Brueggemeier lived to serve media, others as Old Fort AD

We used to chuckle back in the day, a day when sports writers were known as the pad-and-pencil set.

Years before hand-held recorders were common, decades before the internet, nearly a half century before today’s social media, we used to chuckle at the way Athletic Director John Brueggemeier closed the accompanying letter to his Old Fort preseason sports information packet every fall, winter and spring.

“And if I can be of further service to you in any way, don’t hesitate to call,” it read. We chuckled because, well, we were young and it just sounded hokey.

But there was nothing hokey about it on those occasions when you needed a favor. Because Brueggemeier always came through. Always.

Service was the dominant trait of Brueggemeier, who died at age 77 at his home Friday after a lengthy illness. Ultimate nice guy was a close second.

For evidence of the former, consider the 40-year Old Fort Hall of Fame resume that included teacher, coach, athletic director and daily bus driver. Ask anyone who knew him and you’ll hear evidence of the latter.

It wasn’t always easy to be of service to media in the days when Old Fort played its basketball on a stage, a setting with a scoreboard above and behind the scorers’ table for the benefit of folks in theater seating across the way.

But Brueggemeier was adaptable if you were. So he would find a way, usually placing a card table or a student desk on a baseline corner near the edge of the stage. Every now and then, when Old Fort had a big game, there would be a small cafeteria table for media off the front row of the theater seats. That could mean only one thing.

“Yup,” Brueggemeier, his eyes meeting yours, would say through the kind of smile you thought was reserved for a first-time father. “The Blade’s coming.”

The Blade, more often than not in those days, meant Duane Schooley. And while Schooley appreciated a good match-up as much as the next guy, he made no secret of his belief that any game in Seneca County was important primarily because it afforded him an opportunity to sample the ribs at New Riegel Cafe.

But hey, there was no reason to burst Brueggemeier’s bubble.

When the new gymnasium opened in the mid-1980s, Old Fort became a mecca for sectional and district tournaments for boys and girls basketball as well as volleyball. As athletic director, Brueggemeier served as tournament manager for all such events.

There was no reason to consider out-of-town fare on those nights. Thanks to Brueggemeier and his volunteer staff, the Old Fort hospitality room food was the best.

Some of the games, especially in the opening round, might have been blowouts. But nobody cared because the food in the hospitality room was the best.

Come spring, Brueggemeier managed multiple baseball and softball tournaments at Old Fort, sometimes as advanced as the regional level. Those games in particular were usually excellent. Plus, the food was the best.

There were occasions when Brueggemeier’s service to Old Fort athletes and the people who covered them was a little more simplistic. But if you wanted details, he had details. Like the time he called the office 30-some years ago…

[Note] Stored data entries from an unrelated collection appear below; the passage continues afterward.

Background: an optimization exercise with open tools, aiming at small area. Do not read the settings as production practice. Only simulation tests tie the RTL to the original design; equivalence was not proved.

### design/flow/config.mk
export PLATFORM = sky130hd
export DESIGN_NAME = pp_core
export DESIGN_NICKNAME = pp_core
export VERILOG_FILES = /design/flow/design.v
export SDC_FILE = /design/flow/constraint.sdc
export NUM_CORES = 4
export LEC_CHECK = 0
export CAP_MARGIN = 20
export CORE_MARGIN = 2
export CORE_UTILIZATION = 40
export CTS_CLUSTER_DIAMETER = 80
export CTS_CLUSTER_SIZE = 24
export PLACE_DENSITY = 0.6
export SLEW_MARGIN = 20
export SYNTH_HIERARCHICAL = 1
### design/flow/constraint.sdc
create_clock -name core_clock -period 12.0 [get_ports {clk}]
set_input_delay 2.4000 -clock core_clock [delete_from_list [all_inputs] [get_ports {clk}]]
set_output_delay 2.4000 -clock core_clock [all_outputs]
set_load 0.01 [all_outputs]
### design/flow/design.v
module pp_core (
    input  wire         clk,
    input  wire         rst,
    input  wire         cmd_valid,
    output wire         cmd_ready,
    input  wire [3:0]   cmd_code,
    input  wire [271:0] cmd_arg,
    output reg          rsp_valid,
    output reg  [1:0]   rsp_status,
    output wire [65:0]  rsp_data,
    output reg          tx_open_req,
    input  wire         tx_open_ack,
    input  wire         tx_open_ok,
    output reg          tx_wr_valid,
    output wire [31:0]  tx_wr_data,
    input  wire         tx_done,
    input  wire         tx_fail,
    output reg          tx_close,
    output wire [1:0]   phase,
    output wire [2:0]   err,
    output wire [1:0]   dstate
);
    localparam C_PARH   = 4'h1, C_PAR32 = 4'h2, C_ENCW  = 4'h3, C_TOBYTES = 4'h4,
               C_COUNT  = 4'h5, C_CMASK = 4'h6, C_PACKH = 4'h7, C_PACKB   = 4'h8,
               C_ENCPAT = 4'h9, C_LOAD  = 4'hA, C_START = 4'hB, C_LEN     = 4'hC,
               C_GET    = 4'hD, C_TICK  = 4'hE, C_STOP  = 4'hF;
    localparam PH_BUILD = 2'd0, PH_PLAY = 2'd1, PH_STOPPED = 2'd2, PH_HALT = 2'd3;
    localparam ST_OK = 2'd0, ST_REFUSED = 2'd1, ST_ERROR = 2'd2;
    localparam E_NONE = 3'd0, E_CONFIG = 3'd1, E_OPEN = 3'd2, E_WRITE = 3'd3, E_INDEX = 3'd4;
    reg  [511:0] cat;
    reg  [6:0]  cat_len;
    reg  [5:0]  cursor;
    reg  [1:0]  cnt_hi;               
    reg  [1:0]  cnt_lo;               
    reg  [1:0]  phase_r;
    reg  [2:0]  err_r;
    reg         stop_req;
    reg         wr_hdr;               
    reg         wr_body;              
    reg         open_wait;            
    reg  [31:0] rw;                   
    reg  [7:0]  rc;                   
    reg         f_low;                
    reg         f_ent;                
    reg         f_tick;               
    assign phase  = phase_r;
    assign err    = err_r;
    assign dstate = cnt_hi;
    wire busy = wr_hdr | wr_body;
    assign cmd_ready = !rst && !open_wait && (!busy || cmd_code == C_STOP);
    wire   accept    = cmd_valid && cmd_ready;
    wire [31:0] w = cmd_arg[31:0];
    wire        p_lo, p_hi;           
    wire        p_w  = p_lo ^ p_hi;
    wire [8:0]  count;
    pp_popcnt u_pop (.s(cmd_arg[255:0]), .c(count), .p_lo(p_lo), .p_hi(p_hi));
    wire [3:0]  code_eff = busy ? C_TICK : cmd_code;
    wire        sel_cur = code_eff[3] & code_eff[2] & code_eff[1];
    wire        sel_pp  = code_eff[0] & ~code_eff[2];
    wire [15:0] pm = sel_cur ? {10'd0, cursor} : sel_pp ? cmd_arg[271:256] : cmd_arg[15:0];
    wire [2:0]  m3oh;
    wire        id_par;
    pp_mod3 u_m3 (.p(pm), .oh(m3oh), .par8(id_par));
    wire [8:0]  mask = {{3{m3oh[2]}}, {3{m3oh[1]}}, {3{m3oh[0]}}};
    wire [31:0] body = {pm[7:0], mask, 14'd0, ~id_par};
    wire [5:0]  slot;
    wire [6:0]  sc;
    pp_ha a_s0 (.a(cat_len[0]), .b(~pm[0]), .s(slot[0]), .co(sc[1]));
    genvar gi;
    generate
        for (gi = 1; gi < 6; gi = gi + 1) begin : g_slot
            pp_fa a_s (.a(cat_len[gi]), .b(~pm[gi]), .c(sc[gi]), .s(slot[gi]), .co(sc[gi+1]));
        end
    endgenerate
    wire        slot_neg = ~(cat_len[6] | sc[6]);
    wire [7:0]  rd;
    pp_rdmux u_rd (.d(cat), .a(slot), .q(rd));
    wire        get_bad = slot_neg | (|cmd_arg[15:6]);
    wire [1:0]  cnt_lo_nx = (cnt_lo == 2'd2) ? 2'd0 : cnt_lo + 2'd1;
    wire [1:0]  cnt_hi_nx = (cnt_lo != 2'd2) ? cnt_hi : (cnt_hi == 2'd2) ? 2'd0 : cnt_hi + 2'd1;
    wire [5:0]  cursor_inc;
    wire [5:0]  cic;
    assign cursor_inc[0] = ~cursor[0];
    assign cic[1] = cursor[0];
    generate
        for (gi = 1; gi < 5; gi = gi + 1) begin : g_cinc
            pp_ha a_c (.a(cursor[gi]), .b(cic[gi]), .s(cursor_inc[gi]), .co(cic[gi+1]));
        end
    endgenerate
    assign cursor_inc[5] = cursor[5] ^ cic[5];
    wire [5:0]  cursor_nx = (slot == 6'd0) ? 6'd0 : cursor_inc;
    wire [6:0]  len_inc;
    wire [6:0]  lic;
    assign len_inc[0] = ~cat_len[0];
    assign lic[1] = cat_len[0];
    generate
        for (gi = 1; gi < 6; gi = gi + 1) begin : g_linc
            pp_ha a_l (.a(cat_len[gi]), .b(lic[gi]), .s(len_inc[gi]), .co(lic[gi+1]));
        end
    endgenerate
    assign len_inc[6] = cat_len[6] ^ lic[6];
    reg [31:0] rw_nx;
    always @* begin
        case (code_eff)
            C_PARH:    rw_nx = {30'd0, p_hi, p_lo};
            C_PAR32:   rw_nx = {31'd0, p_w};
            C_ENCW:    rw_nx = {w[31:1], w[0] ^ p_w};
            C_TOBYTES: rw_nx = w;
            C_COUNT:   rw_nx = {23'd0, count};
            C_CMASK:   rw_nx = {23'd0, mask};
            C_PACKH:   rw_nx = {4'hF, cmd_arg[7:0], 20'h42000};
            C_PACKB:   rw_nx = {cmd_arg[7:0], cmd_arg[16:8], 15'd0};
            C_LOAD:    rw_nx = {25'd0, cat_len[6] ? 7'd1 : cat_len};
            C_START:   rw_nx = {29'd0, E_CONFIG};
            C_LEN:     rw_nx = {25'd0, cat_len};
            C_GET:     rw_nx = get_bad ? {29'd0, E_INDEX} : body;
            default:   rw_nx = body;              
        endcase
    end
    wire [31:0] hdr = {4'hF, rc, 20'h42000} | {31'd0, ^rc};
    wire [31:0] tbody = rw & 32'hFFFF8001;
    assign rsp_data = ({66{f_low}}  & {34'd0, rw})
                    | ({66{f_ent}}  & {2'd0, hdr, 32'd0})
                    | ({66{f_tick}} & {hdr, tbody, cnt_hi});
    assign tx_wr_data = wr_body ? tbody : hdr;
    always @(posedge clk) begin
        rw <= open_wait ? {29'd0, E_OPEN} : rw_nx;
        rc <= code_eff[2] ? rd : count[7:0];
    end
    always @(posedge clk) begin
        f_low  <= 1'b0;
        f_ent  <= 1'b0;
        f_tick <= 1'b0;
        if (open_wait) begin
            f_low <= !tx_open_ok;
        end else if (accept) begin
            case (cmd_code)
                C_PARH, C_PAR32, C_ENCW, C_TOBYTES, C_COUNT, C_CMASK, C_PACKH, C_PACKB, C_LEN:
                    f_low <= 1'b1;
                C_ENCPAT: begin
                    f_low <= 1'b1;
                    f_ent <= 1'b1;
                end
                C_LOAD:  f_low <= phase_r == PH_BUILD;
                C_START: f_low <= phase_r == PH_BUILD && cat_len == 7'd0;
                C_GET: begin
                    f_low <= 1'b1;
                    f_ent <= !get_bad;
                end
                C_TICK:  f_tick <= phase_r == PH_PLAY && !stop_req;
                default: ;
            endcase
        end
    end
    always @(posedge clk) begin
        rsp_status <= ST_OK;
        if (rst) begin
            cat_len     <= 7'd0;
            cursor      <= 6'd0;
            cnt_hi      <= 2'd0;
            cnt_lo      <= 2'd0;
            phase_r     <= PH_BUILD;
            err_r       <= E_NONE;
            stop_req    <= 1'b0;
            wr_hdr      <= 1'b0;
            wr_body     <= 1'b0;
            open_wait   <= 1'b0;
            rsp_valid   <= 1'b0;
            tx_open_req <= 1'b0;
            tx_wr_valid <= 1'b0;
            tx_close    <= 1'b0;
        end else begin
            rsp_valid   <= 1'b0;
            tx_open_req <= 1'b0;
            tx_wr_valid <= 1'b0;
            tx_close    <= 1'b0;
            if (open_wait) begin
                if (tx_open_ack) begin
                    open_wait <= 1'b0;
                    rsp_valid <= 1'b1;
                    if (tx_open_ok) begin
                        cursor     <= 6'd0;
                        cnt_hi     <= 2'd0;
                        cnt_lo     <= 2'd0;
                        phase_r    <= PH_PLAY;
                        rsp_status <= ST_OK;
                    end else begin
                        if (err_r == E_NONE) err_r <= E_OPEN;
                        phase_r    <= PH_HALT;
                        rsp_status <= ST_ERROR;
                    end
                end
            end else if (busy) begin
                if (tx_done) begin
                    wr_hdr  <= 1'b0;
                    wr_body <= 1'b0;
                    if (wr_body) cursor <= cursor_nx;
                    if (tx_fail) begin
                        if (err_r == E_NONE) err_r <= E_WRITE;
                        tx_close <= 1'b1;           
                        phase_r  <= PH_HALT;
                    end else if (wr_hdr) begin
                        tx_wr_valid <= 1'b1;
                        wr_body     <= 1'b1;
                    end
                end
            end
            if (accept) begin
                rsp_valid  <= 1'b1;
                rsp_status <= ST_OK;
                case (cmd_code)
                    C_LOAD: begin
                        if (phase_r != PH_BUILD) begin
                            rsp_status <= ST_REFUSED;
                        end else if (cat_len[6]) begin
                            if (err_r == E_NONE) err_r <= E_CONFIG;
                            phase_r    <= PH_HALT;
                            rsp_status <= ST_ERROR;
                        end else begin
                            cat_len <= len_inc;
                        end
                    end
                    C_START: begin
                        if (phase_r != PH_BUILD) begin
                            rsp_status <= ST_REFUSED;
                        end else if (cat_len == 7'd0) begin
                            if (err_r == E_NONE) err_r <= E_CONFIG;
                            phase_r    <= PH_HALT;
                            rsp_status <= ST_ERROR;
                        end else begin
                            rsp_valid   <= 1'b0;
                            tx_open_req <= 1'b1;
                            open_wait   <= 1'b1;
                        end
                    end
                    C_GET: begin
                        if (get_bad) begin
                            if (err_r == E_NONE) err_r <= E_INDEX;
                            if (phase_r == PH_PLAY) tx_close <= 1'b1;
                            phase_r    <= PH_HALT;
                            rsp_status <= ST_ERROR;
                        end
                    end
                    C_TICK: begin
                        if (phase_r != PH_PLAY) begin
                            rsp_status <= ST_REFUSED;
                        end else if (stop_req) begin
                            tx_close <= 1'b1;
                            phase_r  <= PH_STOPPED;
                        end else begin
                            cnt_hi      <= cnt_hi_nx;
                            cnt_lo      <= cnt_lo_nx;
                            tx_wr_valid <= 1'b1;
                            wr_hdr      <= 1'b1;
                        end
                    end
                    C_STOP:    stop_req <= 1'b1;
                    4'h0:      rsp_status <= ST_REFUSED;    
                    default: ;
                endcase
            end
        end
    end
    always @(posedge clk) begin
        if (!rst && accept && cmd_code == C_LOAD && phase_r == PH_BUILD && !cat_len[6])
            cat <= {cat[503:0], count[7:0]};
    end
endmodule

“Hello. John Brueggemeier here. I’ve got results from the Old Fort Invitational Cross Country meet.”

Reporter: “Okay. Our fax number is…”

Brueggemeier: “Uh, we don’t have that newfangled stuff where I’m at right now. I guess I can drive it over there and drop it off if you want. Or could I maybe read it to you over the phone?”

Now the reporter here was a stickler for information. Some might have considered him obsessive-compulsive. Others thought worse of him.

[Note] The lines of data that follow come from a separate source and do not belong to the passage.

This is an optimization exercise on Yosys and OpenROAD, whose aim is a short achievable clock period and few clock cycles, not a production implementation. Where RTL was checked, it was by simulation tests only, not by an equivalence proof against the original. Power figures rest on the tool's default switching activity, not on a simulated workload.

Design tsb_report_engine, start of the top module:
module tsb_report_engine (
    input  wire       clk,
    input  wire       rst_n,        
    input  wire       fin_valid,
    output wire       fin_ready,
    input  wire [7:0] fin_data,
    input  wire       fin_req,      
    input  wire       fin_err,      
    output wire       out_valid,
    input  wire       out_ready,
    output wire [7:0] out_data,
    output wire       out_last
);
Settings: LEC_CHECK=0, ABC_CLOCK_PERIOD_IN_PS=2000, CAP_MARGIN=20, CORE_MARGIN=2, CORE_UTILIZATION=65, PLACE_DENSITY=0.75, SETUP_SLACK_MARGIN=5, SLEW_MARGIN=20, TNS_END_PERCENT=100; clock period 7.5 ns.
run.sh (not shown) runs the stock make flow with config.mk's settings and CLKGATE_MAP_FILE= SYNTH_SCRIPT=/design/flow/synth_recipe.tcl, a recipe that flattens the netlist after the stock synthesis.
Testbench counts at the start, summed over its fixed seeds: cycles 141,162.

In this case, it meant team standings and point totals, both boys and girls. Top 10 runners and times for each were requested as well as all individual runners (first and last names, please), placements and times for all area schools.

But Brueggemeier was willing and dutifully read them over the phone. Five minutes went by, then 10 and then 15. Still, the litany of runners continued.


When he finished, a sigh of relief followed. In two-part harmony.

Reporter: “Okay John. Thanks so much for your time and patience. (Extended pause). John? Are you there?”

Brueggemeier: “I’ve got junior high results here also if you want them.”

Incredibly incredible.

Brueggemeier’s three daughters, Kelli, Amy and Julie, were successful athletes in multiple sports at Old Fort. Julie, in fact, was a state champion in the high jump one year and a state placer in another.

One had to pump Brueggemeier pretty hard to get much out of him regarding their accomplishments, however. He was proud to be sure, but always reserved.

Brueggemeier retired in 2004, but he continued to follow Old Fort athletes through the years. He and his wife, Donna, were regulars at basketball games. Just about anywhere a Stockader was putting forth effort, they were there offering support.

His years of service extended to the community as well as the school. Brueggemeier’s obituary says he was an active member of First Lutheran Church of Tiffin, where he helped on several committees, was a member of the choir and served on the church council.

He continued in such ventures, school and community, for as long as he was physically able.

Because he was a man of deep faith, it would surprise no one who knew him if he had some sort of plan for offering further service in the next life. Faith being what it is for so many, the potential response seems predictable.

Relax. Put the feet up. You have served quite enough.